Objective: Stapes surgery for otosclerosis occasionally requires revision due to recurrent or persistent conductive hearing loss (CHL). This study examines outcomes after revision stapes surgery.
Study design: Retrospective review.
Setting: Single tertiary neurotology center.
Methods: Patients undergoing revision stapes surgery for otosclerosis from 2008 to 2017 were reviewed. Postoperative air-bone gaps (ABGs) were the primary outcome measure.
Results: During the study period, 150 patients underwent revision stapes surgery. One hundred patients (67%) had gradually progressive recurrent CHL; 16 (11%), sudden recurrent CHL; 13 (9%), persistent CHL; and 21 (14%), no CHL. For 129 patients with CHL, the mean ABG improved from 23.7 to 9.3 dB (P < .0005). The most common intraoperative findings for these patients were prosthesis displacement with incus necrosis (38%) or without it (43%), normal anatomy with seemingly good prosthesis placement (6%), and abundant scar tissue (6%). Patients with recurrent hearing loss achieved lower mean ABGs than patients with persistent hearing loss (8.8 vs 13.2 dB, P = .02). There were no associations between onset pattern of CHL or intraoperative findings and hearing outcomes (P > .05).

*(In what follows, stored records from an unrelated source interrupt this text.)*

From an optimization exercise on the open Yosys and OpenROAD flow, aimed at small area, a short achievable clock period and few clock cycles; shortcuts taken in it are not production practice.
Power is estimated from default activity; no workload was simulated.

==> flow/design.v (excerpt) <==
module updi_host (
    input  wire        clk,
    input  wire        rst,
    input  wire        cfg_a24,
    input  wire        req_valid,
    output wire        req_ready,
    input  wire [4:0]  req_op,
    input  wire        req_wide,
    input  wire [23:0] req_addr,
    input  wire [15:0] req_data,
    input  wire [16:0] req_len,
    output wire        rsp_valid,
    output wire [2:0]  rsp_kind,
    output wire [2:0]  rsp_stage,
    output wire [2:0]  rsp_cause,
    output wire [15:0] rsp_data,
    output wire [1:0]  life,
    output wire [1:0]  session,
    output wire        desync,
    input  wire        wd_valid,
    output wire        wd_ready,
    input  wire [7:0]  wd_data,
    output wire        rd_valid,
    output wire [7:0]  rd_data,
    output wire        ctl_valid,
    output wire [2:0]  ctl_cmd,
    input  wire        ctl_ready,
    input  wire        ctl_fail,
    output wire        tx_valid,
    output wire [7:0]  tx_data,
    input  wire        tx_ready,
    input  wire        rx_valid,
    input  wire        rx_err,
    input  wire [7:0]  rx_data,
    output wire        rx_ready
);
For scale: ~2100 cells after synthesis, about 390 flip-flops, ~150 I/O pins, roughly 17000 um^2 of cells after synthesis.
Settings: LEC_CHECK=0, ABC_AREA=1, CAP_MARGIN=20, CORE_MARGIN=2, CORE_UTILIZATION=40, CTS_CLUSTER_DIAMETER=100, CTS_CLUSTER_SIZE=25, SETUP_SLACK_MARGIN=4.0, SLEW_MARGIN=20; clock period 8.0 ns.
standard.sh (not shown) runs the stock make flow with config.mk's settings and CLKGATE_MAP_FILE= SYNTH_SCRIPT=/design/flow/synth_recipe.tcl, a recipe that flattens the netlist after the stock synthesis.
==> flow/flow/run.sh <==
#!/bin/bash
set -o pipefail
export BUFFER_PORTS_ARGS="-buffer_cell sky130_fd_sc_hd__buf_1"
bash standard.sh > standard.log 2>&1
Next try:
SETUP_SLACK_MARGIN = 4.5   (was 4.0)
Cell area increases by a few percent.
Count of clock-buffer cells in the layout goes up by 1.
Register-to-register slack loses 0.02 ns.
First-iteration DRC count grows slightly.
Worst hold slack barely changes.
No run of this note included a check of the RTL's function; only the layout flow was run.
From an optimization exercise on the open Yosys and OpenROAD flow, aimed at small area, a short achievable clock period and few clock cycles; shortcuts taken in it are not production practice.
In this exercise RTL edits were held to simulation tests only and were not proved equivalent to the original.
Power figures rest on the tool's default switching activity, not on a simulated workload.

// spsl_core
module spsl_core (
    input  wire        clk,
    input  wire        rst,           
    input  wire        req_we,        
    input  wire [31:0] req_wdata,
    output wire [31:0] rsp,
    output wire        busy,
    output reg         done,
    output reg         ovr,
    output wire        mem_en,
    output wire        mem_we,
    output reg  [15:0] mem_addr,
    output reg  [7:0]  mem_wdata,
    input  wire        mem_ready,
    input  wire [7:0]  mem_rdata,
    output wire        tmr_arm,
    input  wire        tmr_exp,
    output wire        adc_on,
    output wire        conv_start,
    input  wire        conv_done,
    input  wire [15:0] conv_data,
    output reg  [2:0]  adc_sel,
    output wire [3:0]  amp_en,
    output wire        fe_pwr
);
Size in the first run: ~1800 cells after synthesis, roughly 220 flip-flops, roughly 130 I/O pins.
clock: 10.0 ns
lec_check: 0
cap_margin: 20
core_margin: 2
core_utilization: 40
setup_slack_margin: 5
slew_margin: 20
run.sh (not shown) runs the stock make flow with config.mk's settings and CLKGATE_MAP_FILE= SYNTH_SCRIPT=/design/flow/synth_recipe.tcl, a recipe that flattens the netlist after the stock synthesis.
Testbench counts at the start, summed over its fixed seeds: cycles 26,948.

Four patients (2.7%) developed sensorineural hearing loss after revision, defined as an increase in bone conduction pure tone average ≥15 dB, all of whom had previous replacement of a malpositioned prosthesis.
Conclusions: Revision stapes surgery confers significant improvement in hearing for patients with persistent and recurrent CHL, although patients with persistent CHL after initial surgery see less improvement with revision.
Keywords: air-bone gap; hearing loss; otosclerosis; revision; stapes surgery.